Which of the lines below include the word "Full"? Pull each one out.
(Provided records)
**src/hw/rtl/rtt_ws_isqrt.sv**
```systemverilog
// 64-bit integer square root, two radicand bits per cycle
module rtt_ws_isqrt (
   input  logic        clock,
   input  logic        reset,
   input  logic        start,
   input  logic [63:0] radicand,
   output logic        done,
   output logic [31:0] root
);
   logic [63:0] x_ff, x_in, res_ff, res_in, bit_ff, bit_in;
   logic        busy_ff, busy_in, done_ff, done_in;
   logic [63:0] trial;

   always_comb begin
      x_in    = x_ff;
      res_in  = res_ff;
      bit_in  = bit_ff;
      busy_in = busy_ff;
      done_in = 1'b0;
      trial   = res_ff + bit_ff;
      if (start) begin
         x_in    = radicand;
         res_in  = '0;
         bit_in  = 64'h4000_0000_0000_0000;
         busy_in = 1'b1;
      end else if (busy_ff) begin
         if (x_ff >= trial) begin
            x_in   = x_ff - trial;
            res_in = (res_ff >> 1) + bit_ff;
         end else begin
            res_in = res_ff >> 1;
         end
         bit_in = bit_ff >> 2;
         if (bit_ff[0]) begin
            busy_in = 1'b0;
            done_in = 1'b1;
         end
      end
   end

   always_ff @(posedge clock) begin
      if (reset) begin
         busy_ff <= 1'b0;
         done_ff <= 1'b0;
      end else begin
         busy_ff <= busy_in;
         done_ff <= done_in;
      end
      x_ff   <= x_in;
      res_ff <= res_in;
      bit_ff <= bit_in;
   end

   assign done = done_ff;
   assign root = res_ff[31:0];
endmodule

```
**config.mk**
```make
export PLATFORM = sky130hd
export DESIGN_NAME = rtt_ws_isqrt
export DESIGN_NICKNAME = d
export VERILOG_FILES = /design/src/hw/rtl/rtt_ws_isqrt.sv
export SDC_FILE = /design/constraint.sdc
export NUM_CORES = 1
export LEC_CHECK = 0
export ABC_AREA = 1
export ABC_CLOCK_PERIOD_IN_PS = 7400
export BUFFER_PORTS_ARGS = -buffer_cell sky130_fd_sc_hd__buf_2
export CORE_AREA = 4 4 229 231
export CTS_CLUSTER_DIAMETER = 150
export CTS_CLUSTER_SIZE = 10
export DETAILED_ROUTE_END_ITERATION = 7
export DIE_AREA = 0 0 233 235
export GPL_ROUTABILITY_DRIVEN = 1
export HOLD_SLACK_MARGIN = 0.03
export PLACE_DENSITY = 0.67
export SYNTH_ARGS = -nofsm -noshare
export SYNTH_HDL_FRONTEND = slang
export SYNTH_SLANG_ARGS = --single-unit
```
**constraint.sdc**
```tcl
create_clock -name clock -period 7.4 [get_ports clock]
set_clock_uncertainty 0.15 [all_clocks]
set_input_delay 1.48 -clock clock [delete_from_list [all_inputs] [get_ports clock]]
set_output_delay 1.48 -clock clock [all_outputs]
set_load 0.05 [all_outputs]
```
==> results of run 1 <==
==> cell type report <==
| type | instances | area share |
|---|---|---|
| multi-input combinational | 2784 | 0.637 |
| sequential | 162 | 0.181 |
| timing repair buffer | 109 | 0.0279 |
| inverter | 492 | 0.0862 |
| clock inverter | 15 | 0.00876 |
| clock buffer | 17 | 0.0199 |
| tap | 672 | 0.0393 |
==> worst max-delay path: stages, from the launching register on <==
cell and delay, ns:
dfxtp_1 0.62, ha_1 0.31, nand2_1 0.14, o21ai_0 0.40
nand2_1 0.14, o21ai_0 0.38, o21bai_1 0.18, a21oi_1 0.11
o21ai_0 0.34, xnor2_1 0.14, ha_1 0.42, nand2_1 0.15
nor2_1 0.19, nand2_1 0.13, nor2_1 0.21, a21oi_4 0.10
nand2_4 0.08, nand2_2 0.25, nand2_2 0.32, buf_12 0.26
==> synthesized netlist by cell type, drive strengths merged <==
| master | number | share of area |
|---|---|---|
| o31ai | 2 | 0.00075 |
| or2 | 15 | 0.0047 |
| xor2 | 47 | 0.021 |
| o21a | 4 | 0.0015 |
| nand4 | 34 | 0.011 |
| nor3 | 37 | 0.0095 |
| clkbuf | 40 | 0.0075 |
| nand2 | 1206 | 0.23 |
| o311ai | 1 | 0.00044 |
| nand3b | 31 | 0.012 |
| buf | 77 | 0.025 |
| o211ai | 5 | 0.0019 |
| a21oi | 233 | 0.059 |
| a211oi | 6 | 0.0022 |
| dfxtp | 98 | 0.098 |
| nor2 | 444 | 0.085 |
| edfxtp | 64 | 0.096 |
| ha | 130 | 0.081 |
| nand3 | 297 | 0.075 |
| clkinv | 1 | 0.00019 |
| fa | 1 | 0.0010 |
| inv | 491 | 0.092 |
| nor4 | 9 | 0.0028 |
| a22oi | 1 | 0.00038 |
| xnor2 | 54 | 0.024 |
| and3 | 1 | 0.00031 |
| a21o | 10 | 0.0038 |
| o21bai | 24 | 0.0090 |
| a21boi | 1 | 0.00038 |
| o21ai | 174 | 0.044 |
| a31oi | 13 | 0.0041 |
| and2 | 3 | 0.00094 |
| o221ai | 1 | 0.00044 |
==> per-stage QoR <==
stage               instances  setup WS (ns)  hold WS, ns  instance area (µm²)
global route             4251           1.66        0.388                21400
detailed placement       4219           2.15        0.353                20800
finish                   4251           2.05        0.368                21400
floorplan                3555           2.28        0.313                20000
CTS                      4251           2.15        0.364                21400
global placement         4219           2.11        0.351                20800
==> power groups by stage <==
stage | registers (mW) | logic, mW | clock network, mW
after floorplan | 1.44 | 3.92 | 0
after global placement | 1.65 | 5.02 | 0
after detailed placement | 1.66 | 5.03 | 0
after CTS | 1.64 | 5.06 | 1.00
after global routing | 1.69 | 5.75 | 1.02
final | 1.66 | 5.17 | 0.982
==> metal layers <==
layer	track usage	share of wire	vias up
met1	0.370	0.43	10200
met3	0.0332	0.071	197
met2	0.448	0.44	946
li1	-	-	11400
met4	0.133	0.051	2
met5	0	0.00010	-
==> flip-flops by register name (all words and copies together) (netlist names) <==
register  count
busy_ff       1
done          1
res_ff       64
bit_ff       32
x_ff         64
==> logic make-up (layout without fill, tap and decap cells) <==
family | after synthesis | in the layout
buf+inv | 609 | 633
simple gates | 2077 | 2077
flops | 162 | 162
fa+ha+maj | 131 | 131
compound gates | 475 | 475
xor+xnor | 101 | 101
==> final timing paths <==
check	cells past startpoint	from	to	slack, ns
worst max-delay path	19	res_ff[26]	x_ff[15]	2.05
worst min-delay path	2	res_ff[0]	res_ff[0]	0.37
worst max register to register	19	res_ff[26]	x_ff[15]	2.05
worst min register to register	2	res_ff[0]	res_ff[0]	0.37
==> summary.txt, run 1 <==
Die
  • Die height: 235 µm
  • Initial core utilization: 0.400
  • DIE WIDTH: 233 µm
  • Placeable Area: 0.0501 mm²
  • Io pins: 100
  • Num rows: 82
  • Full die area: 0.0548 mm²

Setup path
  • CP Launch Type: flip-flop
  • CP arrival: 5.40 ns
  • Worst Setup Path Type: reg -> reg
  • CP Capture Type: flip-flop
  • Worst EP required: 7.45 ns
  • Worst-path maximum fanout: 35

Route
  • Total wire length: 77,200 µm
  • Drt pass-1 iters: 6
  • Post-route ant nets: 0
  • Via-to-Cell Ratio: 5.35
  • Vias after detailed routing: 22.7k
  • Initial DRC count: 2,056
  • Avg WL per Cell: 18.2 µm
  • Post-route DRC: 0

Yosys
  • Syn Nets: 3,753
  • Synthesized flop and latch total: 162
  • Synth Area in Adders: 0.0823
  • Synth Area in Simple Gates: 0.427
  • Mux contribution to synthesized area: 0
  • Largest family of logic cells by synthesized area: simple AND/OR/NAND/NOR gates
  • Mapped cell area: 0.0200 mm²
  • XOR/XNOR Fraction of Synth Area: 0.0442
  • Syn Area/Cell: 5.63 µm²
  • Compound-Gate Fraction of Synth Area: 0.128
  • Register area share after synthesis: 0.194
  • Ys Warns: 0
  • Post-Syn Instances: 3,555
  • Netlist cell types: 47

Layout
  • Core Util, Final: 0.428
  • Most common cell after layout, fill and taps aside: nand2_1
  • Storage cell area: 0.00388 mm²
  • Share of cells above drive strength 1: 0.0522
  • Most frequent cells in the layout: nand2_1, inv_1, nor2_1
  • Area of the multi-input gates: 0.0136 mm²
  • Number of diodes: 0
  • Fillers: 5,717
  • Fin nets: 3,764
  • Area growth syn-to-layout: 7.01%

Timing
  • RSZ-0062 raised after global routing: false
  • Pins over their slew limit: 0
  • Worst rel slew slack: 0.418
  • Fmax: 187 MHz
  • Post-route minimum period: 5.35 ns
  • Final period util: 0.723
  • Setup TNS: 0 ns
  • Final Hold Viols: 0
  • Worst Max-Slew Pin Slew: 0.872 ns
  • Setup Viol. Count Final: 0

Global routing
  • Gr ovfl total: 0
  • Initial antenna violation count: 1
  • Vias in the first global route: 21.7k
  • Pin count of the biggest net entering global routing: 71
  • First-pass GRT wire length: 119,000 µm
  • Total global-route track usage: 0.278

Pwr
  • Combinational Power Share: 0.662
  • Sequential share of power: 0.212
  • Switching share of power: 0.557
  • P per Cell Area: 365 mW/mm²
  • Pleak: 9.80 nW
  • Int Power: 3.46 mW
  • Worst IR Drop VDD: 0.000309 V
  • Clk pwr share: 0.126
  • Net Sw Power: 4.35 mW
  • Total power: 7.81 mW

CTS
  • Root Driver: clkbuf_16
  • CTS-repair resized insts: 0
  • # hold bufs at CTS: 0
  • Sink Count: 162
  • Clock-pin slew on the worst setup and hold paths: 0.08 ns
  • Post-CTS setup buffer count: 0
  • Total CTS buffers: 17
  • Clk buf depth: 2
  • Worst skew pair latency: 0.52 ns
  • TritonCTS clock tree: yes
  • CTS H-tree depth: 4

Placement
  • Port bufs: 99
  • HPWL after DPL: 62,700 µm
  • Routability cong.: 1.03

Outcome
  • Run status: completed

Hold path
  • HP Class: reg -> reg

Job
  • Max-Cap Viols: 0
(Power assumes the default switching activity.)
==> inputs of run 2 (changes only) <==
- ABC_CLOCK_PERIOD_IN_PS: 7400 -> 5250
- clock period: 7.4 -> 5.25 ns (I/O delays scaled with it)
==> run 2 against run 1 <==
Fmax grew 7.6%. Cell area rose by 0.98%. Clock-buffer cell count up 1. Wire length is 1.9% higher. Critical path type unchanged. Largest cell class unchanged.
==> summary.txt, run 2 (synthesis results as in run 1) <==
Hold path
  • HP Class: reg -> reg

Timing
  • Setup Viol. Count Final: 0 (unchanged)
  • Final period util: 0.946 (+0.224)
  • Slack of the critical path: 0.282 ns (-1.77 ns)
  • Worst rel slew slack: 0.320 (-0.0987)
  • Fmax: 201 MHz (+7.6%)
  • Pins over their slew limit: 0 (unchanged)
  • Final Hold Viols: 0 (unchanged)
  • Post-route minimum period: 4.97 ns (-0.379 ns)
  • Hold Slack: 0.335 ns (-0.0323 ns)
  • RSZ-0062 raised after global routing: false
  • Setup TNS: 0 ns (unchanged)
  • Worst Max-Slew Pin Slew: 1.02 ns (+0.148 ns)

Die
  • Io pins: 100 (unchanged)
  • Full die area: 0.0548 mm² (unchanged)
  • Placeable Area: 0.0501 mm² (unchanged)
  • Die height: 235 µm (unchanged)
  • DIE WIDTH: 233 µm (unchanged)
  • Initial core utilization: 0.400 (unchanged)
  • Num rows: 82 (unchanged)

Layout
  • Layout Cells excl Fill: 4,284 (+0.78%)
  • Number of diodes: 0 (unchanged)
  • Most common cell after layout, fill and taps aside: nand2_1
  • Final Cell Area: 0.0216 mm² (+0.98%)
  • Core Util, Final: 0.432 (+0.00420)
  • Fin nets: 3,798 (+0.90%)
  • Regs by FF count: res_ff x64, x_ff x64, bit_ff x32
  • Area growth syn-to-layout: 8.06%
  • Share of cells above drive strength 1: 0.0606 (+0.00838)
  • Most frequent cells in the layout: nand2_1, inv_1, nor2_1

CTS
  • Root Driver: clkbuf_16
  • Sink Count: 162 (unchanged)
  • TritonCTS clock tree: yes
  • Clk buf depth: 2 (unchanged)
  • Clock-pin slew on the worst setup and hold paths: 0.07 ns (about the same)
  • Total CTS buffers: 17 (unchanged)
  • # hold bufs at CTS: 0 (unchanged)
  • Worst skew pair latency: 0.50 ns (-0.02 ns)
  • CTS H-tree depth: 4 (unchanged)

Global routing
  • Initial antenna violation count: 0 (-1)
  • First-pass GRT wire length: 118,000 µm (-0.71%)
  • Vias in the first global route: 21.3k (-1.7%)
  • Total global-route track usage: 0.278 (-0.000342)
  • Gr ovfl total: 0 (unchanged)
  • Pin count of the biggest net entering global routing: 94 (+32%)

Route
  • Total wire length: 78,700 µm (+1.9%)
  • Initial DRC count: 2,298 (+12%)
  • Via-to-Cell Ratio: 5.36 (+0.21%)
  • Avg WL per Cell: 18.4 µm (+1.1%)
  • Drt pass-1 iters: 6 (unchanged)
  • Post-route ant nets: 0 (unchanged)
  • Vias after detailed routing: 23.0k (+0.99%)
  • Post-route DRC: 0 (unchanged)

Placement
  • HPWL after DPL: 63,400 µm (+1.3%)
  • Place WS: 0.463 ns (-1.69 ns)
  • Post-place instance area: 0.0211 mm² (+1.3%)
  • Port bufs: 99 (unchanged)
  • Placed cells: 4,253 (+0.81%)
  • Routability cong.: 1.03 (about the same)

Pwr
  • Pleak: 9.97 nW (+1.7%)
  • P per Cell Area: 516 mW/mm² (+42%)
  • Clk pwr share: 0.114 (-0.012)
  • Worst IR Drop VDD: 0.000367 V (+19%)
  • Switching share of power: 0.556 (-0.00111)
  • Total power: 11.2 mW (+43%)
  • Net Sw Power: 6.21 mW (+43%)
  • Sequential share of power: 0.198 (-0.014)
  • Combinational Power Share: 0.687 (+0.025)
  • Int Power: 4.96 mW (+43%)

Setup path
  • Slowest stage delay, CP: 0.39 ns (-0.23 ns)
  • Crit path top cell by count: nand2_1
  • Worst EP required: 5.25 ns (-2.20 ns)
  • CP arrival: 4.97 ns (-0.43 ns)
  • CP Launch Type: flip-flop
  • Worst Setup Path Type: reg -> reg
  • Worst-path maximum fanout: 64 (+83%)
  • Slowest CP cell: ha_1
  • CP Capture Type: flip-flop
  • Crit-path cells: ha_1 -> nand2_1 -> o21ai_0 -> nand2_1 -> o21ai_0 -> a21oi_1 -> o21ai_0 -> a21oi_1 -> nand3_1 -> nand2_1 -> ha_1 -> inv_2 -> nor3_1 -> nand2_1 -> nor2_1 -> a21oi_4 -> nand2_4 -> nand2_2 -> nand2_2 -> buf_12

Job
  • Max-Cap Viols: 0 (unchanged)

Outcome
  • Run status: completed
(End Provided records)
## Written answer:
  • Full die area: 0.0548 mm²
  • Full die area: 0.0548 mm² (unchanged)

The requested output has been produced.